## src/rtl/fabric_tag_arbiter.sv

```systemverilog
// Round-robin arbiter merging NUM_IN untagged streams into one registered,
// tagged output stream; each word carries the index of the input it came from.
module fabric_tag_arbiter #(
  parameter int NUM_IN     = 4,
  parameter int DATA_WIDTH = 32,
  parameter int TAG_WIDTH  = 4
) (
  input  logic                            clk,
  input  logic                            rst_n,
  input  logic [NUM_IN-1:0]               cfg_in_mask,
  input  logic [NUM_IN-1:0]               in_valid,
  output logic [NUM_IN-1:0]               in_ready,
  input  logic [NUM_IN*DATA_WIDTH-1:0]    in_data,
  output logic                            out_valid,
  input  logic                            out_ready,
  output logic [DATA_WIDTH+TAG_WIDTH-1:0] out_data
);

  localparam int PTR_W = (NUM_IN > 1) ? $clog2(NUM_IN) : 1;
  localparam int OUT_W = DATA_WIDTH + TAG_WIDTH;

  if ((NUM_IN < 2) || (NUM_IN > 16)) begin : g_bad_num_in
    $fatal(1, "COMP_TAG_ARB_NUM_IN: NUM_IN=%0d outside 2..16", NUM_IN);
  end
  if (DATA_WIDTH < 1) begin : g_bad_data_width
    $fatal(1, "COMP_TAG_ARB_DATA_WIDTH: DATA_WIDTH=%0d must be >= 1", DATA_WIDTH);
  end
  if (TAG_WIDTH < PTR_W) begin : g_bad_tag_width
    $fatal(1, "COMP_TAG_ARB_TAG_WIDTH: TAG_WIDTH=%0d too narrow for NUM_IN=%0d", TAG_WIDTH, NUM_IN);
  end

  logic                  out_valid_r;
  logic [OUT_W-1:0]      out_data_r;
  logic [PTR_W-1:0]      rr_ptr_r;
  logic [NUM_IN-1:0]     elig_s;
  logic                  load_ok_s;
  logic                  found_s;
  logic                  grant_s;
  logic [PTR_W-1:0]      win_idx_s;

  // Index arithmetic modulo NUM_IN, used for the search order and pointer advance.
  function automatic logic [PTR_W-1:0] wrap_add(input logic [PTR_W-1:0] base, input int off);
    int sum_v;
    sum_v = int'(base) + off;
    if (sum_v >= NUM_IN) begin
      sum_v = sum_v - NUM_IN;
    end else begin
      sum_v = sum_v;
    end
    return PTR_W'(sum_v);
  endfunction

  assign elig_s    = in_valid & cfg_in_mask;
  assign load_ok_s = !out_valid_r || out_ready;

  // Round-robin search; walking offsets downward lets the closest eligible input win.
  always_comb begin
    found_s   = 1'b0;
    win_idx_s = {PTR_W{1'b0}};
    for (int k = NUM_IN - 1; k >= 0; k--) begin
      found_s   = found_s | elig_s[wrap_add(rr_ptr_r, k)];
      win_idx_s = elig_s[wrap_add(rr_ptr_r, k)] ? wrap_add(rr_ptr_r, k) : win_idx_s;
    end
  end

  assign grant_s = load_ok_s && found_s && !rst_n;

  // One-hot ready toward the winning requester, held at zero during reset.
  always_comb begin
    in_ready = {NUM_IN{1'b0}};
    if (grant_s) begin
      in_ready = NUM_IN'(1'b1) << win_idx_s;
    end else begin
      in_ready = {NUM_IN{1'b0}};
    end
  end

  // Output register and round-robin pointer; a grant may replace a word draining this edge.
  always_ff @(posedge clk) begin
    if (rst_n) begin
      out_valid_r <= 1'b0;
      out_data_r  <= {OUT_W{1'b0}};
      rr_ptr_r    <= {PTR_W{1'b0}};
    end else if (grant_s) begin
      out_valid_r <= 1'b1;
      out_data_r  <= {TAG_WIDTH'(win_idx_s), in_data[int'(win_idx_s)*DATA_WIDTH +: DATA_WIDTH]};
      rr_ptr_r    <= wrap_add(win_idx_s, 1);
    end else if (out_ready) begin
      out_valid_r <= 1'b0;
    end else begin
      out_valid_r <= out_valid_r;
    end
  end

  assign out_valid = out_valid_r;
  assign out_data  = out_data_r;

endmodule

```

::::::

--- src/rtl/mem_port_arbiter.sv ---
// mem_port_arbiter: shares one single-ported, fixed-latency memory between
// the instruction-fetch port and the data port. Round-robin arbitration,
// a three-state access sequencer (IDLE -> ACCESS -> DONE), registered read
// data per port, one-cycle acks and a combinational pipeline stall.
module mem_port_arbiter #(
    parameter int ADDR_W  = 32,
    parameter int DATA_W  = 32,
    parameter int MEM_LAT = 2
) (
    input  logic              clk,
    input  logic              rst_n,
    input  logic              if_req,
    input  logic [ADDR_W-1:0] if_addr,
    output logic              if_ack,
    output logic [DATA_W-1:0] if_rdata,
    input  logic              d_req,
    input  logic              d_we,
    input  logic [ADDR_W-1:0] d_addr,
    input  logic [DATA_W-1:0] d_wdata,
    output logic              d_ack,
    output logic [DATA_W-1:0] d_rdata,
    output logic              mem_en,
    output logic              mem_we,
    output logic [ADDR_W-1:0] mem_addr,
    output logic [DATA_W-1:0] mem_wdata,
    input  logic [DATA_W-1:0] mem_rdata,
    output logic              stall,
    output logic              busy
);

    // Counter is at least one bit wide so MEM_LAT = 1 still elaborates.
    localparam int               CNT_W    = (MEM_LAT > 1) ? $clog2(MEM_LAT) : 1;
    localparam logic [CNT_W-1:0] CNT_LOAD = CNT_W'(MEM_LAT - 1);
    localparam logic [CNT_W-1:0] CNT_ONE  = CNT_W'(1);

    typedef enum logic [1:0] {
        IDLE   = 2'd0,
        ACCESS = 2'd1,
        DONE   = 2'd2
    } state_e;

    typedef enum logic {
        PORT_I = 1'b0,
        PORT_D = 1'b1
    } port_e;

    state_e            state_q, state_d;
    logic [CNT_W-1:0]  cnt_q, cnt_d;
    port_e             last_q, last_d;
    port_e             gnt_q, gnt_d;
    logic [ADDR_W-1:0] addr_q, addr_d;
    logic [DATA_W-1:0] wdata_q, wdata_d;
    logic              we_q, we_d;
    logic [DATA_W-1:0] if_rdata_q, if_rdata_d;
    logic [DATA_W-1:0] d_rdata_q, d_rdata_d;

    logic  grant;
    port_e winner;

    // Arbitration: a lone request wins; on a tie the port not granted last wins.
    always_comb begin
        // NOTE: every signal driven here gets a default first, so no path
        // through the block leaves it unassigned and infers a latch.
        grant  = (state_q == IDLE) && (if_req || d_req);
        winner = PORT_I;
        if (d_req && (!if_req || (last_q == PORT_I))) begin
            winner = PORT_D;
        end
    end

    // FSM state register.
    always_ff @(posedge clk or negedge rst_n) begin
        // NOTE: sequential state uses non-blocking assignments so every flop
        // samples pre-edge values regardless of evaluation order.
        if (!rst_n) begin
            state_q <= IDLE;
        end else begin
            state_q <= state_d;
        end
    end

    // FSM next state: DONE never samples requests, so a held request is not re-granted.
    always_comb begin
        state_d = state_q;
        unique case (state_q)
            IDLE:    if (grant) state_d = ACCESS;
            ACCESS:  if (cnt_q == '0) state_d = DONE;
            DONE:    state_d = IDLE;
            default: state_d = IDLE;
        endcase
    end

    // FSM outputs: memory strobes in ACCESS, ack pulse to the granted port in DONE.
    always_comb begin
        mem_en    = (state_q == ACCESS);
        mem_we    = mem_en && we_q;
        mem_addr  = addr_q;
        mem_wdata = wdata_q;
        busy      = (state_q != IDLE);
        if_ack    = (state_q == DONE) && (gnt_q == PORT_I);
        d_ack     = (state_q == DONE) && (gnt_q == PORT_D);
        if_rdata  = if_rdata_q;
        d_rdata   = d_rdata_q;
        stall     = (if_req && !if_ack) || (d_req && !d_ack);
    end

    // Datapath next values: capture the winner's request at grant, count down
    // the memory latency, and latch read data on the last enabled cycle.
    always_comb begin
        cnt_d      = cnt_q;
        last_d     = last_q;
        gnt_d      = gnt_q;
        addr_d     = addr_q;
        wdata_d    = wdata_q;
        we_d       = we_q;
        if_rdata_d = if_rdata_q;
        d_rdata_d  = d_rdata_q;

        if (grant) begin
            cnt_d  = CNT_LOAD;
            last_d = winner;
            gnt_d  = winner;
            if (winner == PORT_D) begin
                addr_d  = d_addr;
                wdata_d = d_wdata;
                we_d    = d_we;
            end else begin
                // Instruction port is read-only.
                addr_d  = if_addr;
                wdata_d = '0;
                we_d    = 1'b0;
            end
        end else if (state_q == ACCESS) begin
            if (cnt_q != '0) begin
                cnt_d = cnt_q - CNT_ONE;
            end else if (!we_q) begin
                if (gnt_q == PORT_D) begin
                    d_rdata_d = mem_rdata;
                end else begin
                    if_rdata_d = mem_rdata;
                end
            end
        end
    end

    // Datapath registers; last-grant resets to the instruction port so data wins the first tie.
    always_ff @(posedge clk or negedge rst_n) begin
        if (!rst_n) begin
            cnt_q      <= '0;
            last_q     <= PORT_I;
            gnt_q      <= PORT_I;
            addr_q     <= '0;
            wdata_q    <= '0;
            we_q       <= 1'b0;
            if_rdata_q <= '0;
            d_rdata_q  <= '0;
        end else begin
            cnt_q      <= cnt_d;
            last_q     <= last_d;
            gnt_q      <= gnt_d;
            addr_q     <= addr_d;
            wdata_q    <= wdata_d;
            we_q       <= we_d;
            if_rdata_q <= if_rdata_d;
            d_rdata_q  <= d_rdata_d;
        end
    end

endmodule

::::::

When you reach the line holding "state_q <= state_d;" in the records above, begin reproducing exactly, stop after the line holding "unique case (state_q)", and output nothing else.

            state_q <= state_d;
        end
    end

    // FSM next state: DONE never samples requests, so a held request is not re-granted.
    always_comb begin
        state_d = state_q;
        unique case (state_q)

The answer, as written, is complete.